Acer Therapeutics Inc. announced that topline results from its Phase 2a proof of concept clinical trial to evaluate ACER-801 (osanetant) as a potential treatment for moderate to severe Vasomotor Symptoms (VMS) associated with menopause showed that ACER-801 was safe and well-tolerated but did not achieve statistical significance when evaluating ACER-801's ability to decrease the frequency or severity of hot flashes in postmenopausal women. As a result, Acer is pausing the ACER-801 program until Acer has conducted a thorough review of the full data set. Concurrently, Acer is continuing to focus on preparation for its commercial launch of OLPRUVA™ (sodium phenylbutyrate) for oral suspension for the treatment of urea cycle disorders (UCDs) involving deficiencies of carbamylphosphate synthetase (CPS), ornithine transcarbamylase (OTC), or argininosuccinic acid synthetase (AS), and the ongoing pivotal Phase 3 clinical evaluation of EDSIVO™ (celiprolol) for vascular Ehlers-Danlos Syndrome (vEDS) in patients with a confirmed type III collagen (COL3A1) mutation, subject in each instance to availability of additional capital beyond early in Second Quarter 2023.
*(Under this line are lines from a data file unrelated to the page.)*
From an optimization exercise on the open Yosys and OpenROAD flow, aimed at small area; shortcuts taken in it are not production practice.
In this exercise RTL edits were held to simulation tests only and were not proved equivalent to the original.
Power is estimated from default activity; no workload was simulated.

==> flow/design.v <==
module pdock_cur64 (
    input  wire [31:0] f,
    output wire [31:0] hi,
    output wire [7:0]  lo
);
  wire        sgn  = f[31];
  wire [7:0]  ex   = f[30:23];
  wire [22:0] frac = f[22:0];
  wire sub  = (ex == 8'd0);
  wire spec = (ex == 8'hFF);
  wire fnz  = (frac != 23'd0);
  wire zero = sub & ~fnz;
  reg [4:0] lz;
  integer i;
  always @(*) begin
    lz = 5'd0;
    for (i = 0; i < 23; i = i + 1)
      if (frac[i]) lz = 5'd22 - i[4:0];
  end
  wire [23:0] x  = sub ? {frac, 1'b0} : {1'b1, frac};
  wire [23:0] q  = sub ? (x << lz) : x;
  wire [28:0] p  = {5'd0, q} + {2'd0, q, 3'd0} + {1'b0, q, 4'd0};
  wire        l28 = p[28];
  wire [27:0] m  = l28 ? p[27:0] : {p[26:0], 1'b0};
  wire [10:0] ee  = sub ? (11'd0 - {6'd0, lz}) : {3'd0, ex};
  wire [10:0] e64 = ee + 11'd901 + {10'd0, l28};
  assign hi = spec ? {sgn, 11'h7FF, fnz, frac[21:3]} :
              zero ? {sgn, 31'd0} : {sgn, e64, m[27:8]};
  assign lo = spec ? {frac[2:0], 5'd0} : m[7:0];
endmodule
module pdock_core (
    input  wire        clk,
    input  wire        rst,
    input  wire        cmd_valid,
    output wire        cmd_ready,
    input  wire [7:0]  cmd_op,
    input  wire [15:0] cmd_len,
    input  wire [31:0] cmd_ts,
    input  wire [31:0] cmd_detail,
    input  wire        w_valid,
    output wire        w_ready,
    input  wire [15:0] w_data,
    output wire        ev_valid,
    input  wire        ev_ready,
    output wire [31:0] ev_data,
    output wire        ev_last,
    output wire        err_valid,
    input  wire        err_ready,
    output wire [31:0] err_data,
    output wire        err_last,
    input  wire [5:0]  rd_addr,
    output wire [31:0] rd_data
);
  localparam [2:0] S_CLR   = 3'd0;
  localparam [2:0] S_IDLE  = 3'd1;
  localparam [2:0] S_WORDS = 3'd2;
  localparam [2:0] S_EVENT = 3'd3;
  localparam [2:0] S_ERROR = 3'd4;
  reg [2:0]  state;
  reg [15:0] tel [0:28];
  reg [15:0] cnt;         
  reg [15:0] dhi;         
  reg [31:0] ts_q;        
  reg        l29;         
  reg        is_cyc;      
  reg        wacc;        
  reg [2:0]  prev_status;
  reg        prev_weld;
  reg [15:0] last_addr;
  reg        tel_valid;
  reg [1:0]  err_kind;
  reg [1:0]  err_reason;
  reg [1:0]  ev_count;
  reg        sc_pend;
  reg        wc_pend;
  reg [4:0]  widx;        
  integer k;
  wire clr     = (state == S_CLR);
  wire idle    = (state == S_IDLE);
  wire words   = (state == S_WORDS);
  wire emit_ev = (state == S_EVENT);
  wire emit_er = (state == S_ERROR);
  wire cnt_zero = (cnt == 16'd0);
  assign cmd_ready = idle;
  assign w_ready   = words & ~cnt_zero;
  wire cmd_fire = cmd_valid & idle;
  wire w_fire   = w_valid & w_ready;
  wire       op_legal = (cmd_op[7:3] == 5'd0) && (cmd_op[2:0] <= 3'd4);
  wire [2:0] op       = cmd_op[2:0];
  wire shift = clr | (w_fire & l29);
  wire [15:0] d0 = clr ? 16'd0 : w_data;
  always @(posedge clk) begin
    if (shift) begin
      tel[0] <= d0;
      for (k = 1; k < 29; k = k + 1) tel[k] <= tel[k-1];
    end
  end
  wire [31:0] wf = {w_data[7:0], w_data[15:8], tel[0][7:0], tel[0][15:8]};
  wire wf_in = ~wf[31] && (wf[30:0] >= 31'h3F19999A) && (wf[30:0] <= 31'h7F800000);
  wire wf_at = (cnt[4:0] == 5'd28) | (cnt[4:0] == 5'd26) |
               (cnt[4:0] == 5'd24) | (cnt[4:0] == 5'd22);
  wire [7:0] d5 = tel[2][15:8];
  wire [7:0] d6 = tel[1][7:0];
  wire [7:0] d7 = tel[1][15:8];
  reg  [2:0] new_status;
  always @(*) begin
    if      (d6 == 8'd2) new_status = 3'd3;
    else if (d6 == 8'd1) new_status = 3'd4;
    else if (d5 == 8'd2) new_status = 3'd1;
    else if (d5 == 8'd1) new_status = 3'd2;
    else if (d7 != 8'd0) new_status = 3'd5;
    else if (d5 == 8'd0 && d6 == 8'd0) new_status = 3'd0;
    else new_status = prev_status;
  end
  wire new_sc = (new_status != prev_status);
  wire new_wc = (wacc != prev_weld);
  wire done_words = words & cnt_zero;
  wire commit     = done_words & l29 & is_cyc;
  wire [1:0] er_end = (err_kind == 2'd1) ? 2'd2 : ((err_kind == 2'd2 && is_cyc) ? 2'd1 : 2'd0);
  wire ev_end = (widx == 5'd13) | (widx == 5'd15) | (widx == 5'd17);
  wire er_end_hit = (widx[1:0] == er_end);
  wire last = emit_er ? er_end_hit : ev_end;
  always @(posedge clk) begin
    if (rst || (cmd_fire && op_legal && op == 3'd1)) begin
      state       <= S_CLR;
      cnt         <= 16'd28;
      prev_status <= 3'd0;
      prev_weld   <= 1'b0;
      tel_valid   <= 1'b0;
      err_kind    <= 2'd0;
      err_reason  <= 2'd0;
      ev_count    <= 2'd0;
    end else begin
      case (state)
        S_CLR: begin
          cnt <= cnt - 16'd1;
          if (cnt_zero) state <= S_IDLE;
        end
        S_IDLE: begin
          widx <= 5'd0;
          if (cmd_valid) begin
            ts_q   <= op_legal ? cmd_ts : {cmd_ts[31:8], cmd_op};
            dhi    <= cmd_detail[31:16];
            cnt    <= (op == 3'd3) ? cmd_detail[15:0] : cmd_len;
            is_cyc <= (op == 3'd2);
            l29    <= (cmd_len == 16'd29);
            wacc   <= 1'b0;
            if (!op_legal) begin
              err_kind   <= 2'd3;
              err_reason <= 2'd0;
              ev_count   <= 2'd0;
              state      <= S_ERROR;
            end else if (op == 3'd3) begin
              tel_valid  <= 1'b0;
              err_kind   <= 2'd1;
              err_reason <= 2'd0;
              ev_count   <= 2'd0;
              state      <= S_ERROR;
            end else if (op == 3'd2 || op == 3'd4) begin
              tel_valid  <= (cmd_len == 16'd29);
              err_kind   <= (cmd_len == 16'd29) ? 2'd0 : 2'd2;
              err_reason <= (cmd_len == 16'd29) ? 2'd0 : ((cmd_len < 16'd29) ? 2'd1 : 2'd2);
              ev_count   <= 2'd0;
              state      <= S_WORDS;
            end
          end
        end
        S_WORDS: begin
          if (w_fire) begin
            cnt <= cnt - 16'd1;
            if (l29 && wf_at && wf_in) wacc <= 1'b1;
          end
          if (cnt_zero) begin
            if (!l29) state <= S_ERROR;
            else if (is_cyc) begin
              prev_status <= new_status;
              prev_weld   <= wacc;
              sc_pend     <= new_sc;
              wc_pend     <= new_wc;
              ev_count    <= 2'd1 + {1'b0, new_sc} + {1'b0, new_wc};
              state       <= S_EVENT;
            end else
              state <= S_IDLE;
          end
        end
        S_EVENT: begin
          if (ev_ready) begin
            if (widx == 5'd13) begin
              if (sc_pend)      widx <= 5'd14;
              else if (wc_pend) widx <= 5'd16;
              else              state <= S_IDLE;
            end else if (widx == 5'd15) begin
              if (wc_pend) widx <= 5'd16;
              else         state <= S_IDLE;
            end else if (widx == 5'd17) begin
              state <= S_IDLE;
            end else
              widx <= widx + 5'd1;
          end
        end
        S_ERROR: begin
          if (err_ready) begin
            if (er_end_hit) state <= S_IDLE;
            else            widx <= widx + 5'd1;
          end
        end
        default: state <= S_CLR;
      endcase
    end
  end
  always @(posedge clk) begin
    if (clr || commit) last_addr <= tel[0];
  end
  reg [3:0] fsel;
  always @(*) begin
    if (emit_ev) begin
      if (widx <= 5'd4) fsel = widx[3:0] + 4'd7;
      else              fsel = {2'b00, widx[2:1] - 2'd2 - {1'b0, ~widx[0]}};
    end else
      fsel = rd_addr[3:0];
  end
  reg [31:0] tf;
  always @(*) begin
    case (fsel)
      4'd0:  tf = {tel[27][7:0], tel[27][15:8], tel[28][7:0], tel[28][15:8]};
      4'd1:  tf = {tel[25][7:0], tel[25][15:8], tel[26][7:0], tel[26][15:8]};
      4'd2:  tf = {tel[23][7:0], tel[23][15:8], tel[24][7:0], tel[24][15:8]};
      4'd3:  tf = {tel[21][7:0], tel[21][15:8], tel[22][7:0], tel[22][15:8]};
      4'd4:  tf = {tel[19][7:0], tel[19][15:8], tel[20][7:0], tel[20][15:8]};
      4'd5:  tf = {tel[17][7:0], tel[17][15:8], tel[18][7:0], tel[18][15:8]};
      4'd6:  tf = {tel[15][7:0], tel[15][15:8], tel[16][7:0], tel[16][15:8]};
      4'd7:  tf = {tel[13][7:0], tel[13][15:8], tel[14][7:0], tel[14][15:8]};
      4'd8:  tf = {tel[11][7:0], tel[11][15:8], tel[12][7:0], tel[12][15:8]};
      4'd9:  tf = {tel[9][7:0],  tel[9][15:8],  tel[10][7:0], tel[10][15:8]};
      4'd10: tf = {tel[7][7:0],  tel[7][15:8],  tel[8][7:0],  tel[8][15:8]};
      4'd11: tf = {tel[5][7:0],  tel[5][15:8],  tel[6][7:0],  tel[6][15:8]};
      default: tf = 32'd0;
    endcase
  end
  wire [31:0] cur_hi;
  wire [7:0]  cur_lo;
  pdock_cur64 u_cur (.f(tf), .hi(cur_hi), .lo(cur_lo));
  reg [31:0] ow;
  always @(*) begin
    ow = 32'd0;
    if (emit_ev) begin
      if (widx == 5'd0)       ow = {last_addr, 10'd0, prev_weld, prev_status, 2'd0};
      else if (widx <= 5'd4)  ow = tf;
      else if (widx <= 5'd12) ow = widx[0] ? cur_hi : {cur_lo, 24'd0};
      else if (widx == 5'd14) ow = {last_addr, 10'd0, 1'b0, prev_status, 2'd1};
      else if (widx == 5'd16) ow = {last_addr, 10'd0, prev_weld, 3'd0, 2'd2};
      else                    ow = ts_q;
    end else if (emit_er) begin
      case (widx[1:0])
        2'd0: ow = {14'd0, err_kind == 2'd1, err_kind == 2'd1 || (err_kind == 2'd2 && is_cyc),
                    (err_kind == 2'd3) ? ts_q[7:0] :
                    (err_kind == 2'd1) ? 8'd3 : (is_cyc ? 8'd2 : 8'd4),
                    3'd0, err_reason, 1'b0, err_kind};
        2'd1: ow = ts_q;
        default: ow = {dhi, cnt};
      endcase
    end else begin
      case (rd_addr)
        6'h00: ow = 32'h1D01080C;
        6'h01: ow = {last_addr, 12'd0, prev_weld, prev_status};
        6'h02: ow = {24'd0, ev_count, tel_valid, err_reason, 1'b0, err_kind};
        6'h10, 6'h11, 6'h12, 6'h13, 6'h14, 6'h15,
        6'h16, 6'h17, 6'h18, 6'h19, 6'h1A, 6'h1B: ow = tf;
        6'h20: ow = {24'd0, tel[4][7:0]};
        6'h21: ow = {24'd0, tel[4][15:8]};
        6'h22: ow = {24'd0, tel[3][7:0]};
        6'h23: ow = {24'd0, tel[3][15:8]};
        6'h24: ow = {24'd0, tel[2][7:0]};
        6'h25: ow = {24'd0, tel[2][15:8]};
        6'h26: ow = {24'd0, tel[1][7:0]};
        6'h27: ow = {24'd0, tel[1][15:8]};
        6'h28: ow = {16'd0, tel[0]};
        default: ow = 32'd0;
      endcase
    end
  end
  assign rd_data   = ow;
  assign ev_data   = ow;
  assign err_data  = ow;
  assign ev_valid  = emit_ev;
  assign err_valid = emit_er;
  assign ev_last   = last;
  assign err_last  = last;
endmodule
ACER-801 (osanetant) is an investigational non-hormonal, neurokinin 3 receptor (NK3R) antagonist being studied for the potential treatment of patients with Vasomotor Symptoms (VMS), prostate cancer and post-traumatic stress disorder (PTSD). In December 2018, Acer entered into an exclusive license agreement with Sanofi to acquire worldwide rights to ACER-801 (osanetant). In the Phase 2a study, forty-nine postmenopausal women aged 40-65 who experienced moderate to severe hot flashes were randomized 1:1:1:1 and received either twice daily 50 mg, 100 mg, 200 mg of ACER-801 or placebo over a 14-day treatment period, followed by a 14-day safety follow-up assessment.

Primary endpoints were safety and pharmacokinetics, with efficacy compared to placebo as a secondary endpoint.